We are failing the mentally ill

As I wrote in an earlier post, I’ve been thinking a lot about the sorry state of psychiatric care in the Western world (the only part of the world from which I happen to have information – I speculate that the state is even sadder in the developing world). Mental illnesses as a group cost the society more than cancer or cardiovascular diseases, between two and four percent of the GNP of a typical Western country. People with a serious mental illness die over 20 years sooner than the average healthy person. Some 60% of those suffering from mental illnesses go without treatment. In Sweden more than 5 times as many people die from suicide than from traffic accidents (the Swedish roads are very safe because of heavy investment in safety features and safe cars). Cancer research receives at least ten times as much money as research on mental illnesses. I could go on and on citing statistics that all point in one direction: mental health care is underfunded, under-researched, and generally neglected. The negligence is not subtle, it is glaring, in your face obvious.

This is how USA Today put it in May 12, 2014:

The mentally ill who have nowhere to go and find little sympathy from those around them often land hard in emergency rooms, county jails and city streets. The lucky ones find homes with family. The unlucky ones show up in the morgue.

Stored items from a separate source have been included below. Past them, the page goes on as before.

$ cat src/rtl/shift_scheduler.sv
// shift_scheduler: round-robin two-port front end for a single right-only barrel shifter.
// SLL is done by bit-reversal around the shifter; ROR takes two passes through it.
module shift_scheduler (
    input  logic        clk,
    input  logic        rst_n,
    input  logic        flush,
    input  logic        req_valid_0,
    input  logic        req_valid_1,
    output logic        req_ready_0,
    output logic        req_ready_1,
    input  logic [31:0] req_data_0,
    input  logic [31:0] req_data_1,
    input  logic [4:0]  req_shamt_0,
    input  logic [4:0]  req_shamt_1,
    input  logic [1:0]  req_op_0,
    input  logic [1:0]  req_op_1,
    output logic        resp_valid_0,
    output logic        resp_valid_1,
    input  logic        resp_ready_0,
    input  logic        resp_ready_1,
    output logic [31:0] resp_data
);
    typedef enum logic [1:0] {IDLE, ROT2, DONE} state_t;
    localparam logic [1:0] OP_SRA = 2'b01, OP_SLL = 2'b10, OP_ROR = 2'b11;

    state_t      r_state, w_next;
    logic        r_owner, r_last_grant;
    logic [4:0]  r_shamt;
    logic [31:0] r_operand, r_partial, r_resp_data;

    logic        w_resp_ready_own, w_can_accept, w_accept, w_win, w_rot2;
    logic [31:0] w_data, w_sh_src, w_sh_in, w_sh_out, w_sh_res;
    logic [4:0]  w_shamt, w_sh_amt;
    logic [1:0]  w_op;
    logic        w_sh_rev, w_sh_arith;

    function automatic logic [31:0] f_rev(input logic [31:0] x);
        return {<<{x}};
    endfunction

    // 16/8/4/2/1 stage chain, fill bit is the operand sign for arithmetic shifts
    function automatic logic [31:0] f_shr(input logic [31:0] x, input logic [4:0] a, input logic s);
        logic [31:0] y;
        y = x;
        for (int k = 4; k >= 0; k--)
            if (a[k]) y = 32'({{32{s & x[31]}}, y} >> (1 << k));
        return y;
    endfunction

    assign w_resp_ready_own = r_owner ? resp_ready_1 : resp_ready_0;
    assign w_can_accept     = (r_state == IDLE || (r_state == DONE && w_resp_ready_own)) && !flush;
    assign w_accept         = req_ready_0 | req_ready_1;
    assign w_win            = req_ready_1;
    assign w_data           = w_win ? req_data_1  : req_data_0;
    assign w_shamt          = w_win ? req_shamt_1 : req_shamt_0;
    assign w_op             = w_win ? req_op_1    : req_op_0;
    assign w_rot2           = w_op == OP_ROR && w_shamt != 5'd0;

    // second ROR pass reuses the shifter as SLL by (32 - shamt) mod 32
    assign w_sh_rev   = r_state == ROT2 || w_op == OP_SLL;
    assign w_sh_arith = r_state != ROT2 && w_op == OP_SRA;
    assign w_sh_amt   = r_state == ROT2 ? 5'd0 - r_shamt : w_shamt;
    assign w_sh_src   = r_state == ROT2 ? r_operand : w_data;
    assign w_sh_in    = w_sh_rev ? f_rev(w_sh_src) : w_sh_src;
    assign w_sh_out   = f_shr(w_sh_in, w_sh_amt, w_sh_arith);
    assign w_sh_res   = w_sh_rev ? f_rev(w_sh_out) : w_sh_out;

    always_ff @(posedge clk or negedge rst_n)
        if (!rst_n) r_state <= IDLE;
        else        r_state <= w_next;

    always_comb begin
        w_next = r_state;
        if (flush) w_next = IDLE;
        else if (r_state == ROT2) w_next = DONE;
        else if (w_accept) w_next = w_rot2 ? ROT2 : DONE;
        else if (r_state == DONE ? w_resp_ready_own : r_state != IDLE) w_next = IDLE;
    end

    always_comb begin
        req_ready_0  = w_can_accept && req_valid_0 && (!req_valid_1 || r_last_grant);
        req_ready_1  = w_can_accept && req_valid_1 && (!req_valid_0 || !r_last_grant);
        resp_valid_0 = r_state == DONE && !r_owner;
        resp_valid_1 = r_state == DONE && r_owner;
    end

    assign resp_data = r_resp_data;

    always_ff @(posedge clk or negedge rst_n)
        if (!rst_n) begin
            r_last_grant <= 1'b1;
            r_owner      <= 1'b0;
            r_shamt      <= 5'd0;
            r_operand    <= 32'd0;
            r_partial    <= 32'd0;
            r_resp_data  <= 32'd0;
        end else if (w_accept) begin
            r_last_grant <= w_win;
            r_owner      <= w_win;
            r_shamt      <= w_shamt;
            r_operand    <= w_data;
            if (w_rot2) r_partial <= w_sh_res;
            else        r_resp_data <= w_sh_res;
        end else if (r_state == ROT2 && !flush) begin
            r_resp_data <= r_partial | w_sh_res;
        end
endmodule

$ cat config.mk
export PLATFORM = sky130hd
export DESIGN_NAME = shift_scheduler
export DESIGN_NICKNAME = d
export VERILOG_FILES = /design/src/rtl/shift_scheduler.sv
export SDC_FILE = /design/constraint.sdc
export NUM_CORES = 1
export LEC_CHECK = 0
export CAP_MARGIN = 20
export CORE_UTILIZATION = 50
export DETAILED_ROUTE_END_ITERATION = 10
export PLACE_DENSITY = 0.73
export SLEW_MARGIN = 40
export SYNTH_ARGS = -nofsm -noshare
export SYNTH_HDL_FRONTEND = slang
export SYNTH_SLANG_ARGS = --single-unit
$ cat constraint.sdc
create_clock -name clk -period 12.2 [get_ports clk]
set_clock_uncertainty 0.05 [all_clocks]
set_input_delay 3.66 -clock clk [delete_from_list [all_inputs] [get_ports clk]]
set_output_delay 3.66 -clock clk [all_outputs]
set_load 0.01 [all_outputs]
## After elaboration in Yosys (flattened, before gate mapping)

Cells that the tools add are included.

| operators by class | value |
|---|---|
| bitwise gates (word level) | 3 |
| multipliers | 0 |
| add/subtract/negate cells | 1 |
| divide/modulo/power cells | 0 |
| shift operators | 0 |
| eq/ne operators | 7 |
| reduce and logical (&&, ||, !) cells | 27 |
| magnitude comparators | 0 |
| multiplexer cells | 22 |

Operator list:

| operator | count |
|---|---|
| $mux W32 | 12 |
| $or A32 B32 Y32 | 1 |
| $mux W2 | 6 |
| $logic_and A1 B1 Y1 | 11 |
| $mux W5 | 2 |
| $eq A2 B2 Y1 const B | 3 |
| $logic_not A1 Y1 | 5 |
| $reduce_bool A5 Y1 | 1 |
| $sub A1 B5 Y5 const A | 1 |
| $eq A2 B1 Y1 const B | 2 |
| $logic_or A1 B1 Y1 | 4 |
| $reduce_and A2 Y1 | 2 |
| $reduce_bool A2 Y1 | 2 |
| $reduce_bool A4 Y1 | 1 |
| $logic_not A2 Y1 | 1 |
| $mux W1 | 2 |
| $ne A2 B1 Y1 const B | 1 |
| $ne A2 B2 Y1 const B | 1 |
| $and A1 B1 Y1 | 1 |
| $or A1 B1 Y1 | 1 |

| word-level totals | value |
|---|---|
| bits in writable memories | 0 |
| memory bits (read-only) | 0 |
| logic and storage cells | 67 |
| latch bits | 0 |
| memories kept | 0 |
| register bits | 105 |
| output and inout port bits | 36 |
| input bits | 85 |

## Longest topological paths before layout

Gate-level depths: netlist of the first run.

| logic depth | value |
|---|---|
| depth in word-level cells | 20 |
| gate-level depth with buffers | 15 |

## Least setup slack after synthesis of the first run

OpenSTA, ideal clock, no wires.

| timing path | value |
|---|---|
| path type | input -> output |
| start point | input req_valid_1 |
| end point | output req_ready_1 |
| required time | 8,490 ps |
| cell stages on the path | 8 |
| slack | 3,175 ps |
| arrival | 5,315 ps |
| buffers on the path | 5 |
| cells stage by stage | a21boi_1 -> o211ai_4 -> buf_8 -> inv_4 -> buf_4 -> buf_2 -> clkbuf_1 -> clkbuf_1 |

| on the way | value |
|---|---|
| cells in the longest elaborated chain, start to end | 2 |

RTL lines:

| item | RTL line | text |
|---|---|---|
| start, declared | 8 | `input logic req_valid_1,` |
| $logic_and A1 B1 Y1 (2 in a row) | 82 | `req_ready_1 = w_can_accept && req_valid_1 && (!req_valid_0 \|\| !r_last_grant);` |
| end, declared | 10 | `output logic req_ready_1,` |

Every way passes these cells.

## Final worst setup path of the first run

| timing path | value |
|---|---|
| start point | input resp_ready_1 |
| end point | output req_ready_0 |

| on the way | value |
|---|---|
| cells in the longest elaborated chain, start to end | 6 |

RTL lines:

| item | RTL line | text |
|---|---|---|
| start, declared | 20 | `input logic resp_ready_1,` |
| $mux W1 | 50 | `assign w_resp_ready_own = r_owner ? resp_ready_1 : resp_ready_0;` |
| $logic_and A1 B1 Y1 | 51 | `assign w_can_accept = (r_state == IDLE \|\| (r_state == DONE && w_resp_ready_own)) && !flush;` |
| $logic_or A1 B1 Y1 | 51 |  |
| $logic_and A1 B1 Y1 | 51 |  |
| $logic_and A1 B1 Y1 (2 in a row) | 81 | `req_ready_0 = w_can_accept && req_valid_0 && (!req_valid_1 \|\| r_last_grant);` |
| end, declared | 9 | `output logic req_ready_0,` |

Every way passes these cells.

==> results of run 1 <==
-- routing by layer --
metal | vias to the layer above | GRT usage | wire [um]
li1 | 4592 | - | -
met1 | 4945 | 0.5132 | 14840
met2 | 604 | 0.5498 | 15360
met3 | 84 | 0.05801 | 3348
met4 | 0 | 0.1327 | 1153
met5 | - | 0 | 0
-- report_power, final --
group          leakage, nW  switching [W]  internal (W)
combinational         2.99       0.000615      0.000419
clock                0.149       0.000159      0.000147
sequential            1.26      0.0000968      0.000495
total                 4.39       0.000871       0.00106
-- cell families (layout without fill, tap and decap cells) --
group	after synthesis	after routing	share of synthesized area
AOI/OAI and AO/OA	430	430	0.3295
adders and majority gates	1	1	0.001339
and+or+nand+nor	417	417	0.1975
xor gates and xnor gates	2	2	0.002680
muxes	110	110	0.1247
buffers and inverters	125	173	0.06283
DFF	105	105	0.2814
-- per-stage QoR --
step / worst slack [ns] / std cells
6_report: 2.328 / 1467
5_1_grt: 2.215 / 1467
4_1_cts: 2.383 / 1467
3_5_place_dp: 2.406 / 1451
3_3_place_gp: 2.405 / 1451
2_1_floorplan: 3.175 / 1190
-- path summary, 6_finish.rpt --
kind                            endpoint  slack (ns)
setup / recovery             req_ready_0        2.33
hold / removal              r_last_grant        0.43
setup reg to reg           resp_data[22]        6.60
hold reg to reg             r_last_grant        0.43
max in group asynchronous  r_partial[10]        7.64
min in group asynchronous   r_operand[8]        3.27
-- synthesized netlist by cell type, drive strengths merged (11+ instances only) --
cell and number:
a211oi 43, a21oi 71, a31oi 39, buf 62
clkbuf 50, dfrtp 104, inv 13, mux2 19
mux2i 90, nand2 180, nand2b 11, nand3 35
nand4 11, nor2 106, nor3 22, o2111ai 13
o211ai 41, o21ai 75, o31ai 20
-- sequential cells by signal (all words and copies together), names as in the netlist --
register,cells
r_owner,1
r_operand,32
r_partial,32
resp_data,32
r_last_grant,1
r_shamt,5
r_state,2
-- cell type report --
cell class / count / area [um2]
fillers: 1688 / 7300
multi-input cells: 960 / 6193
flip-flops and latches: 105 / 2629
repair buffers: 144 / 1379
well taps: 229 / 286.5
clock buffers: 9 / 225.2
clock inverters: 7 / 83.83
inverters: 13 / 51.30
-- critical path, cell delays in order --
cell and delay [ns]:
clkdlybuf4s50_1 0.45, mux2i_2 0.61, nand2_1 0.23, nand3_2 0.12, buf_4 0.47, nor2_1 0.11, clkdlybuf4s50_1 0.50
==> impl_metrics.csv, run 1 <==
group,metric,value,unit
run_status,status,"complete, but fails checks",
run_status,violations,"DRC",
finish,fin_area,10850,um2
logic_synthesis,synth_fp_nets,1276,
sta,period_share,0.8092,
detailed_routing,drc,10,
setup_path,cp-end-kind,"primary output",
setup_path,startpoint,"resp_ready_1",
hold_path,worstHoldStart,"r_last_grant",
logic_synthesis,async_flop_share,1.000,
power_and_ir_drop,p_total,0.001931,W
sta,final-setup-viol-count,0,
sta,whs,0.4308,ns
grt,grt-ovfl-total,0,
sta,tns,0,ns
clock_tree,postCtsSetupBuffers,0,
clock_tree,cts_resized,0,
grt,antenna_found_initial,0,
logic_synthesis,netlist_instances,1190,
setup_path,worstPathRequired,8.49,ns
finish,mostFrequentLayoutCell,"nand2_1",
finish,final_cell_mix,"180 x nand2_1, 119 x clkdlybuf4s50_1, 104 x dfrtp_1",
sta,rsz0062_at_grt,"false",
placement,place_hpwl,24610,um
logic_synthesis,synth_top_area_frac,0.2786,
finish,area_growth_syn_to_layout,16.14,%
floorplan,die_area,19230,um2
sta,final-hold-violation-count,0,
detailed_routing,wirelength,34700,um
setup_path,cp_max_fo,37,
detailed_routing,vias_per_cell,6.970,
floorplan,ios,121,
setup_path,cp.arrival,6.16,ns
grt,grt_usage,0.3600,
sta,period_minus_slack,9.872,ns
logic_synthesis,synth_ff_type,"dfrtp_1",
logic_synthesis,netlist.top_cell.by_area,"dfrtp_1",
sta,drv_slew,0,
flow_run,cap_viol_max_count,0,
sta,max_freq,0.1013,GHz
logic_synthesis,ys_seq_area_frac,0.2814,
hold_path,min_path_cells,2,
detailed_routing,drt-initial-drc-count,1507,
logic_synthesis,ys_seq_elements,105,
finish,fin_util,0.5978,
grt,grt_first_pass_wirelength,54020,um
setup_path,crit_type,"in2out",
power_and_ir_drop,p_per_area,178.0,nW/um2
grt,grt_pass1_vias,9385,
floorplan,row_count,49,
hold_path,hold_class,"reg2reg",
logic_synthesis,syn_area,9340,um2
placement,io_buffers,120,
finish,layout-drive-gt1-share,0.07997,
floorplan,initial_core_util,0.5147,
sta,slew_headroom,0.3644,
clock_tree,cts.path.max_buffers,2,
clock_tree,clk_pin_slew_worst_paths,0.08,ns
detailed_routing,routedWlPerCell,23.65,um
logic_synthesis,synth_edf_count,0,
setup_path,rr_startpoint,"r_state[1]",
setup_path,crit_path_start_kind,"input port",
logic_synthesis,synth.avg_cell_area,7.849,um2
floorplan,die_x,138.7,um
logic_synthesis,synth_area_leaders,"dfrtp_1 28%, mux2i_1 9.4%, nand2_1 7.2%",
power_and_ir_drop,p_leak,4.395,nW
detailed_routing,via_count,10230,
power_and_ir_drop,peakVddDrop,96.24,uV
sta,worst_pin_slew,0.9477,ns
floorplan,die_h,138.7,um
grt,grt_max_degree,83,
detailed_routing,ant_nets,0,
clock_tree,tritoncts,"built",
finish,num_antenna_cells,0,
clock_tree,ctsHoldBuffers,0,
finish,fin_nets,1319,
placement,place_congestion,1.029,
logic_synthesis,yosysWarnings,0,
clock_tree,clock_sinks,105,
clock_tree,clockRootBuffer,"clkbuf_16",
logic_synthesis,ys_types,96,
floorplan,fp.coreArea,18150,um2
placement,postPlaceCellArea,10520,um2
clock_tree,clk_latency,0.37,ns
detailed_routing,drt_pass1_iterations,9,
clock_tree,htreeDepth,3,
clock_tree,cts-buffers-inserted,9,
setup_path,reg2regPathDepth,12,
(Power assumes the default switching activity.)
==> inputs of run 2 (changes only) <==
==> constraint.sdc (replaced) <==
create_clock -name clk -period 10 [get_ports clk]
set_clock_uncertainty 0.05 [all_clocks]
set_input_delay 3 -clock clk [delete_from_list [all_inputs] [get_ports clk]]
set_output_delay 3 -clock clk [all_outputs]
set_load 0.01 [all_outputs]
==> run 2 against run 1 <==
Compared with the run above:
- the flow still finishes with violations (DRC)
- global-route usage rose by 1.3 points
- combinational power up 23%
- sequential cell count is the same
- count of clock-buffer cells in the layout unchanged
- critical path depth shrank 1
- critical path type unchanged
==> impl_metrics.csv, run 2 (synthesis results as in run 1) <==
group,metric,value,unit
finish,num_antenna_cells,0,
sta,tns,0,ns
detailed_routing,routedWlPerCell,24.48,um
sta,rsz0062_at_grt,"false",
sta,max_freq,0.1239,GHz
flow_run,cap_viol_max_count,0,
placement,postPlaceCellArea,10550,um2
clock_tree,cts.path.max_buffers,2,
clock_tree,clock_sinks,105,
placement,io_buffers,120,
clock_tree,clk_latency,0.38,ns
setup_path,crit_path_start_kind,"input port",
floorplan,fp.coreArea,18150,um2
grt,antenna_found_initial,0,
power_and_ir_drop,p_leak,4.413,nW
detailed_routing,ant_nets,0,
detailed_routing,drc,12,
power_and_ir_drop,p_sw,0.001087,W
detailed_routing,wirelength,35980,um
setup_path,critPathSlowestCell,"mux2i_2",
floorplan,die_area,19230,um2
setup_path,cp.arrival,5.02,ns
finish,layout-drive-gt1-share,0.08541,
sta,worst_pin_slew,0.8700,ns
clock_tree,ctsHoldBuffers,0,
detailed_routing,via_count,10320,
finish,seq_area,2629,um2
clock_tree,cts-buffers-inserted,9,
setup_path,critPathBufInv,2,
sta,period_minus_slack,8.070,ns
sta,final-hold-violation-count,0,
finish,mostFrequentLayoutCell,"nand2_1",
clock_tree,clockRootBuffer,"clkbuf_16",
setup_path,critical-path-top-delay-family,"buffers and inverters",
grt,grt_usage,0.3734,
power_and_ir_drop,sw_frac_of_total,0.4556,
grt,grt_max_degree,83,
clock_tree,clk_pin_slew_worst_paths,0.09,ns
finish,multi_input_area,6211,um2
detailed_routing,drt-initial-drc-count,1461,
sta,period_share,0.8070,
sta,drv_slew,0,
finish,fin_area,10900,um2
finish,fin_nets,1322,
finish,area_growth_syn_to_layout,16.68,%
finish,fillerInstances,1689,
setup_path,cp-end-kind,"primary output",
run_status,status,"complete, but fails checks",
setup_path,worstPathRequired,6.95,ns
setup_path,cp_max_fo,8,
placement,place_congestion,0.9996,
placement,place_hpwl,25630,um
hold_path,hold_class,"reg2reg",
sta,slew_headroom,0.4179,
setup_path,crit_type,"in2out",
grt,grt-ovfl-total,0,
setup_path,cpMostUsedCell,"clkdlybuf4s50_1",
clock_tree,postCtsSetupBuffers,0,
clock_tree,tritoncts,"built",
finish,final_cell_mix,"179 x nand2_1, 119 x clkdlybuf4s50_1, 104 x dfrtp_1",
setup_path,slowest_delay,0.64,ns
power_and_ir_drop,pwr-share-seq,0.303,
power_and_ir_drop,internal_power,0.001299,W
sta,final-setup-viol-count,0,
floorplan,ios,121,
floorplan,initial_core_util,0.5147,
power_and_ir_drop,pwr-share-comb,0.534,
clock_tree,htreeDepth,3,
clock_tree,cts_resized,0,
setup_path,path_cells,"clkdlybuf4s50_1 -> mux2i_2 -> nand2_1 -> nand3_2 -> nor2_1 -> clkdlybuf4s50_1",
power_and_ir_drop,p_clk_frac,0.162,
detailed_routing,drt_pass1_iterations,9,
power_and_ir_drop,p_per_area,218.9,nW/um2
floorplan,row_count,49,
grt,grt_pass1_vias,9541,
detailed_routing,vias_per_cell,7.020,
power_and_ir_drop,peakVddDrop,141.9,uV
floorplan,die_x,138.7,um
grt,grt_first_pass_wirelength,55950,um
floorplan,die_h,138.7,um
run_status,violations,"DRC",
run 2: power groups by stage:
| stage | Sequential (W) | Clock, W | Combinational, W |
|---|---|---|---|
| 3_5_place_dp | 0.000725 | 0 | 0.00124 |
| 6_report | 0.000724 | 0.000387 | 0.00127 |
| 3_3_place_gp | 0.000721 | 0 | 0.00122 |
| 2_1_floorplan | 0.000726 | 0 | 0.000775 |
| 4_1_cts | 0.000719 | 0.000391 | 0.00124 |
| 5_1_grt | 0.000741 | 0.000405 | 0.00136 |
run 2: metal layers:
metal / vias up / GRT usage / share of wire
met4: 0 / 0.1316 / 0.031
met3: 92 / 0.06733 / 0.10
li1: 4600 / - / -
met1: 4986 / 0.5348 / 0.43
met5: - / 0 / 0
met2: 641 / 0.5637 / 0.44
run 2: tightest hold or removal path, stage by stage (launching register included):
cell and delay, ns:
dfrtp_1 0.35, nand2_1 0.05, nand2_1 0.05
run 2: per-stage QoR:
step / setup slack (ns) / util / cells / hold WS [ns] / power (W)
finish: 1.930 / 0.6005 / 1470 / 0.4287 / 0.002386
global placement: 1.738 / 0.5809 / 1454 / 0.4048 / 0.001945
CTS: 1.651 / 0.5988 / 1470 / 0.4276 / 0.002353
floorplan: 2.295 / - / 1190 / 0.3887 / 0.001500
detailed placement: 1.643 / 0.5812 / 1454 / 0.4120 / 0.001963
global route: 1.824 / 0.6005 / 1470 / 0.4530 / 0.002511
run 2: layout make-up:
class,count,share of cell area
Multi-Input combinational cell,960,0.5699
Inverter,13,0.004707
Clock buffer,9,0.02067
Sequential cell,105,0.2412
Clock inverter,7,0.008611
Tap cell,229,0.02629
Timing Repair Buffer,147,0.1286
run 2: path summary, 6_finish.rpt:
kind	from	endpoint	slack (ns)	depth (start not counted)
setup / recovery	resp_ready_1	req_ready_0	1.93	6
hold / removal	r_partial[19]	r_partial[19]	0.43	2
setup reg to reg	r_state[1]	resp_data[28]	4.66	12
hold reg to reg	r_partial[19]	r_partial[19]	0.43	2
max in group asynchronous	rst_n	resp_data[4]	6.09	2
min in group asynchronous	rst_n	r_operand[27]	2.59	1
==> patch, RTL diff (flow settings as in run 2) <==
Encoding of `state_t`: now one-hot (3 bits for 3 states).
--- a/src/rtl/shift_scheduler.sv
+++ b/src/rtl/shift_scheduler.sv
@@ -20,7 +20,7 @@
     input  logic        resp_ready_1,
     output logic [31:0] resp_data
 );
-    typedef enum logic [1:0] {IDLE, ROT2, DONE} state_t;
+    typedef enum logic [2:0] {IDLE = 3'b001, ROT2 = 3'b010, DONE = 3'b100} state_t;
     localparam logic [1:0] OP_SRA = 2'b01, OP_SLL = 2'b10, OP_ROR = 2'b11;
 
     state_t      r_state, w_next;
Behaviour: no difference found for any inputs over 4 cycles, from zero or initial values and one cycle with rst_n low; so few cycles prove little.
==> patch against run 2 <==
  * Total power decreased by 18%
  * Cell area fell by 7.0%
  * Wire length decreased by 24%
  * Synthesized cell count down 14%
  * Worst hold slack got worse by 0.0085 ns
  * Worst setup slack got worse by 0.67 ns
  * Area after synthesis fell by 8.5%
  * Sequential share of layout area increased by 2.1 points
  * Critical path depth did not move
  * Non-clock buffer count is 2 higher
  * Die area decreased by 8.4%
  * Sequential cell count rose by 1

How come the health care system and the society in general turn their back on the mentally ill, even though treatments are available and at least sometimes effective? There are many possible explanations:

  • The mentally ill are because of their very illness a weak patient group. They don’t make noise. They don’t wield influence. They don’t relentlessly pursue their interests. They don’t have vocal lobby groups. Their social networks get sparser the longer they are ill.
  • Most systems in society, including the health care system, are designed for people with full executive function. You are expected to be able to manage appointments, medication and in general act in you own interest. Most mentally ill do not possess full executive function. They have problems showing up for doctor’s appointments and adhering to treatment regimes.
  • There is a stigma associated with mental illnesses making those suffering unwilling to admit to others and to themselves that they are ill and that they need help.
  • Many individuals and institutions in society, including health care, do not distinguish between the person and the illness; the illness is mistaken for a reprehensible personality which creates hostility, conscious or unconscious, toward the patient.
  • The popular image of the mentally ill in movies, games, books etc doesn’t help. Mental illness is often used as an excuse to create a villain capable of heinous deeds. The fact is that the vast majority of the mentally ill are perfectly peaceful.
  • Disrespect for the mentally ill is built into our very language. We use words such as “retard”, “idiot”, “psycho” to describe traits of people who in some way have offended us.
  • Legal systems emphasize individual freedom more than individual well-being. We therefore cannot help a person that has lost his or her will and executive functions to access healthcare.

Last but not least, our understanding of psychiatric illnesses and their cures is still limited. Many conditions are chronic and require long treatments. Our understanding of the workings and wiring of the brain is still rudimentary. So it is not the easiest specialty for sure.

Fixing psychiatric care is not just a question of money, resources. research and technology although all that helps. It seems that we need a new Menschenbild, a new way to understand what it is to be human. I further claim that the new Menschenbild must be more mechanistic to make it more humane, more menschlich.